• **EXERCISE OBJECTIVE**
Please return all lines from the records below that include the string "drivers".

• **DATA EXTRACT**
From an optimization exercise on the open Yosys and OpenROAD flow, aimed at small area; shortcuts taken in it are not production practice. Function was checked by simulation only, so behaviour that the tests miss may differ from the original. No activity file was given, so power comes from the tool's default toggle rates.

==> design/flow/design.v <==
module final_project(clk, rst, a_in, sw, HEX3, HEX2, HEX1, btn2, btn1, btn0, HEX0, led);
	input clk;
	input rst;
	input [3:0] a_in;
	input [5:0] sw;
	output reg [0:7] HEX3;
	output reg [0:7] HEX2;
	output reg [0:7] HEX1;
	output reg [0:7] HEX0;
	input btn2;
	input btn1;
	input btn0;
	output reg [9:0] led;
	reg [9:0] n;
	reg [3:0] i, j;
	reg c;
	localparam [0:7] SEG0 = 8'b00000011;
	localparam [0:7] SEG1 = 8'b10011111;
	localparam [0:7] SEG2 = 8'b00100101;
	localparam [0:7] SEG3 = 8'b00001101;
	localparam [0:7] SEG4 = 8'b10011001;
	localparam [0:7] SEG5 = 8'b01001001;
	localparam [0:7] SEG6 = 8'b01000001;
	localparam [0:7] SEG7 = 8'b00011011;
	localparam [0:7] SEG8 = 8'b00000001;
	localparam [0:7] SEG9 = 8'b00001001;
	localparam [0:7] answer0 = SEG4;
	localparam [0:7] answer1 = SEG3;
	localparam [0:7] answer2 = SEG2;
	localparam [0:7] answer3 = SEG1;
	function [0:7] num;
		input [3:0] k;
		case (k)
			4'd0: num = SEG0;
			4'd1: num = SEG1;
			4'd2: num = SEG2;
			4'd3: num = SEG3;
			4'd4: num = SEG4;
			4'd5: num = SEG5;
			4'd6: num = SEG6;
			4'd7: num = SEG7;
			4'd8: num = SEG8;
			4'd9: num = SEG9;
			default: num = 8'b00000000;
		endcase
	endfunction
	reg [0:7] h3, h2, h1, h0;
	reg [0:7] nh3, nh2, nh1, nh0;
	reg [9:0] nled, nn;
	reg [3:0] ni, nj;
	reg nc;
	reg guess;
	always @* begin
		h3 = HEX3; h2 = HEX2; h1 = HEX1; h0 = HEX0;
		nled = led; nn = n; ni = i; nj = j; nc = c;
		if (sw[4]) begin
			h3 = SEG0; h2 = SEG0; h1 = SEG0; h0 = SEG0;
			ni = 4'd0;
			nj = 4'd0;
			if (n < 10'd10) nled[n] = 1'b0;
			if (nled[0] == 1'b0) begin
				h3 = 8'b11100011;  
				h2 = 8'b00000011;  
				h1 = 8'b01001001;  
				h0 = 8'b01100001;  
			end
			nc = 1'b0;
		end else begin
			if (sw[3] && a_in <= 4'd9) h3 = num(a_in);
			if (sw[2]) h2 = num(a_in);
			if (sw[1]) h1 = num(a_in);
			if (sw[0]) h0 = num(a_in);
		end
		guess = sw[5] && !c;
		if (guess && h3 == answer3)
			nj = nj + 4'd1;
		else if (guess && (h3 == answer0 || h3 == answer1 || h3 == answer2) &&
		         h2 != answer2 && h1 != answer1 && h0 != answer0)
			ni = ni + 4'd1;
		if (guess && h2 == answer2)
			nj = nj + 4'd1;
		else if (guess && (h2 == answer0 || h2 == answer1 || h2 == answer3) &&
		         h3 != answer3 && h1 != answer1 && h0 != answer0)
			ni = ni + 4'd1;
		if (guess && h1 == answer1)
			nj = nj + 4'd1;
		else if (guess && (h1 == answer0 || h1 == answer2 || h1 == answer3) &&
		         h2 != answer2 && h3 != answer3 && h0 != answer0)
			ni = ni + 4'd1;
		if (guess && h0 == answer0)
			nj = nj + 4'd1;
		else if (guess && (h0 == answer1 || h0 == answer2 || h0 == answer3) &&
		         h2 != answer2 && h1 != answer1 && h3 != answer3)
			ni = ni + 4'd1;
		nh3 = h3; nh2 = h2; nh1 = h1; nh0 = h0;
		if (guess && nj == 4'd4) begin
			nh3 = 8'b01000001;  
			nh2 = 8'b11000101;  
			nh1 = 8'b11000101;  
			nh0 = 8'b10000101;  
		end else if (guess) begin
			nh3 = num(nj);
			nh2 = 8'b00010001;  
			nh1 = num(ni);
			nh0 = 8'b00000001;  
			nc = 1'b1;
			nn = n - 10'd1;
		end
	end
	always @(posedge clk) begin
		if (rst) begin
			HEX3 <= SEG0;
			HEX2 <= SEG0;
			HEX1 <= SEG0;
			HEX0 <= SEG0;
			led <= 10'b1111111111;
			n <= 10'd10;
			i <= 4'd0;
			j <= 4'd0;
			c <= 1'b0;
		end else begin
			HEX3 <= nh3;
			HEX2 <= nh2;
			HEX1 <= nh1;
			HEX0 <= nh0;
			led <= nled;
			n <= nn;
			i <= ni;
			j <= nj;
			c <= nc;
		end
	end
endmodule
==> design/flow/run.sh <==
#!/bin/bash
# synth_recipe.tcl (not shown) runs the flow's synth.tcl, then flattens the netlist and writes it again
# the make line also repeats each setting of config.mk as NAME=value (left out here)
make -C /OpenROAD-flow-scripts/flow DESIGN_CONFIG=/design/flow/config.mk WORK_HOME=/design/flow/orfs CLKGATE_MAP_FILE= SYNTH_SCRIPT=/design/flow/synth_recipe.tcl finish
==> design/flow/config.mk <==
export PLATFORM = sky130hd
export DESIGN_NAME = final_project
export DESIGN_NICKNAME = final_project
export VERILOG_FILES = /design/flow/design.v
export SDC_FILE = /design/flow/constraint.sdc
export NUM_CORES = 4
export LEC_CHECK = 0
export CAP_MARGIN = 20
export CORE_MARGIN = 2
export CORE_UTILIZATION = 40
export SLEW_MARGIN = 20
==> design/flow/constraint.sdc <==
create_clock -name core_clock -period 8.0 [get_ports {clk}]
set_input_delay 1.6000 -clock core_clock [delete_from_list [all_inputs] [get_ports {clk}]]
set_output_delay 1.6000 -clock core_clock [all_outputs]
set_load 0.01 [all_outputs]
==> impl_metrics.toml <==
[setup_path]
crit_path_start = "a_in[0]"
path_cells = "clkdlybuf4s50_1 > inv_1 > ha_1 > or3b_2 > a31o_2 > a22oi_2 > nand3_1 > nor2_1 > nand2_1 > o21ai_0 > ha_1 > nand2_1 > or4_1 > mux2i_1 > xor2_1 > xnor2_1 > o2111ai_1 > xnor2_2 > o21ai_1 > buf_4 > or3_1 > mux2i_1"
end_kind = "flop"
reg2reg_from = "n[0]"
crit_fanout = 12
critPathSlowestCell = "clkdlybuf4s50_1"
slowest_delay_ns = 0.53
cp.arrival_ns = 7.33
crit_buf_inv = 3
crit_family = "simple AND/OR/NAND/NOR gates"
worstPathRequired_ns = 8.23
worstSetupPathType = "in -> reg"
cp-start-kind = "primary input"

[final_layout]
drive_above_1_share = 0.101
final_core_util = 0.485
synthToLayoutAreaGrowth_pct = 18.7
layout.nets = 746
num_antenna_cells = 0

[grt]
grt.total_usage = 0.228
grt_first_pass_wirelength_mm = 25.4
grt_max_degree = 31
grt_overflow = 0
grt_pass1_vias = 5014
antenna_found_initial = 0

[place]
dp_slack_ns = 0.585
hpwl_mm = 11.6
portBuffers = 53
place.gp.congestion = 0.948

[logic_synthesis]
yosysWarnings = 1
synth_enable_flop_cells = 0
synth_seq_cells = 61
synth_top_cell_by_area = "dfxtp_1"
ys.flop_type = "dfxtp_1"
ys_seq_area_frac = 0.238
yosysUniqueCellTypes = 89
synth_nets = 705
synth_cells = 665
synth_area_leaders = "dfxtp_1 (24%), ha_1 (6.1%), nor2_1 (5.0%)"
async_flop_share = 0
synth_area_per_cell_um2 = 7.73
netlist.area_leader.share = 0.238
syn_area_um2 = 5140

[route]
firstDrtPassIters = 5
totalWireLength_mm = 15.7
drtIter0Drc = 404
antenna_left = 0
drc = 0
via_per_inst = 5.83
vias = 5151
wl_per_cell_um = 17.8

[cts]
cts_setup_buffers = 0
cts_tree = "built"
path_clk_slew_ns = 0.06
htreeDepth = 3
clkSinkCount = 61
cts-root-buf = "clkbuf_16"
clk_latency_ns = 0.34
hold_buffers = 0
clockBufferDepth = 2
cts_buffers = 9
cts_resized = 0

[sta]
worstMarginPinSlew_ns = 0.913
slew_headroom = 0.391
slew_viol_final = 0
fin_crit_sh = 0.888
fin_hold_ws_ns = 0.445
max_freq_ghz = 0.141
setup_slack_ns = 0.898
setup_viol = 0
setup_tns_ns = 0
finClkSkew_ns = 0.00586
finalHoldViolCount = 0
min_period_ns = 7.10
rsz0062_at_grt = "false"

[hold_path]
hp-class = "reg -> reg"
min-delay-start = "led[8]"

[power_and_ir_drop]
pwr-share-clk = 0.442
combPwrFrac = 0.183
p_leak_nw = 2.36
p_sw_frac = 0.302
intPower_uw = 607
ir_drop_mv = 0.0931
switchingPower_uw = 262
pwr_density_cell_nw_per_um2 = 142
pwr-share-seq = 0.375

[floorplanning]
die_h_um = 117
coreArea_um2 = 12600
die_x_um = 117
io_pins = 57
die-area_um2 = 13800
start_util = 0.409
fp-row-count = 41

[status]
outcome = "no timing/DRC/antenna violations"

[job]
drv_cap = 0
synth_stat cells, types with 6 or more instances:
library cell,instances
nor2_1,68
nand2_1,67
dfxtp_1,61
a21oi_1,33
o21ai_0,32
ha_1,25
inv_1,23
nor3_1,17
xnor2_1,17
clkbuf_1,16
mux2i_1,16
nand3_1,15
nand2b_1,14
nand4_1,14
nor2b_1,14
or3_1,13
xor2_1,12
o211ai_1,11
buf_2,10
and2_1,9
a31oi_1,8
a21o_1,7
buf_1,7
a211oi_1,6
nor4_1,6
o2111ai_1,6
o21ai_1,6
o31ai_1,6
cell type report:
| class | count | area (µm²) |
|---|---|---|
| fillers | 1197 | 6470 |
| multi-input cells | 541 | 3630 |
| flip-flops and latches | 61 | 1220 |
| repair buffers | 70 | 658 |
| clock buffers | 11 | 253 |
| well taps | 172 | 215 |
| inverters | 23 | 86.3 |
| clock inverters | 5 | 41.3 |
path summary, 6_finish.rpt:
path | slack, ns | cells past startpoint | end
setup / recovery | 0.90 | 22 | n[3]
hold / removal | 0.45 | 2 | led[8]
setup reg to reg | 2.66 | 18 | HEX1[3]
hold reg to reg | 0.45 | 2 | led[8]
cells by family after synthesis:
group                    share of synthesized area
flip-flops                                   0.238
AO/OA/AOI/OAI                                0.240
multiplexers                                0.0421
AND/OR/NAND/NOR                              0.310
adder cells (fa/ha/maj)                     0.0609
buffers and inverters                       0.0572
XOR/XNOR                                    0.0526
registers in the layout, summed over array words and instances, names as in the netlist:
| name | flops |
|---|---|
| i | 4 |
| HEX0 | 8 |
| n | 10 |
| c | 1 |
| led | 10 |
| HEX1 | 8 |
| HEX3 | 8 |
| HEX2 | 8 |
| j | 4 |
tightest hold or removal path, delay by kind of cell (launching register included):
kind	cells	cell delay, ns
simple gates	2	0.09
flops	1	0.31
routing by layer:
metal,global-route usage,share of wire,vias up
met5,0,0,-
met4,0.0926,0.021,0
met3,0.0511,0.073,28
met2,0.370,0.46,200
met1,0.291,0.45,2402
li1,-,-,2521
metrics by stage:
step                power (mW)  cell area, µm²  cells
floorplan                0.434            5140    665
global placement         0.487            5810    867
detailed placement       0.488            5810    867
CTS                      0.875            6100    883
global route             0.905            6100    883
finish                   0.869            6100    883
layout by cell type, fill, tap and decap left out, drive strengths merged, types with 5 or more instances in the layout:
master,Yosys,routed
o31ai,8,8
mux2i,16,16
and2,10,10
nor2b,15,15
and3,6,6
a31oi,8,8
a211oi,7,7
or2,8,8
a21o,7,7
nand2,68,68
nor3,19,19
mux2,5,5
o21ai,39,39
a21oi,33,33
nand4,14,14
nor4,7,7
o211ai,11,11
or3,14,14
ha,25,25
inv,23,26
clkbuf,16,11
clkdlybuf4s50,0,53
xnor2,18,18
nor3b,5,5
buf,24,17
nand2b,14,14
dfxtp,61,61
o2111ai,6,6
xor2,12,12
nor2,68,68
and4,5,5
nand3,15,15
power groups by stage:
| stage | combinational (mW) | sequential (mW) | clock, mW |
|---|---|---|---|
| finish | 0.159 | 0.326 | 0.384 |
| global route | 0.173 | 0.327 | 0.404 |
| CTS | 0.157 | 0.325 | 0.393 |
| detailed placement | 0.156 | 0.332 | 0 |
| global placement | 0.155 | 0.332 | 0 |
| floorplan | 0.103 | 0.331 | 0 |

-- separate check: timing with driven ports --
The flow's constraints put no driver on any port. The routed layout listed below was extracted and timed again, unchanged, in two steps.
Step 1: set_driving_cell puts a clkbuf_16 on clk and a buf_2 on each other input, an assumption about the parent block.
Step 2 adds t to the input delays and takes it off the output delays; t is the mean of the earliest and latest rising clock arrival at the registers after step 1. Input paths then give back, and output paths get back, about the clock's delay inside the block.
a / b / c = no drivers / after step 1 / after step 2; a / b = the first two.
t (ns): 0.373
setup slack, ns: 0.898 / 0.909 / 0.536
cell pins on the clock port's net: 1
After both steps this run still meets setup and hold. For this run, drivers alone change the setup slack by +0.011 ns; drivers and shift together by -0.362 ns.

• **ANSWER SECTION**
a / b / c = no drivers / after step 1 / after step 2; a / b = the first two.
After both steps this run still meets setup and hold. For this run, drivers alone change the setup slack by +0.011 ns; drivers and shift together by -0.362 ns.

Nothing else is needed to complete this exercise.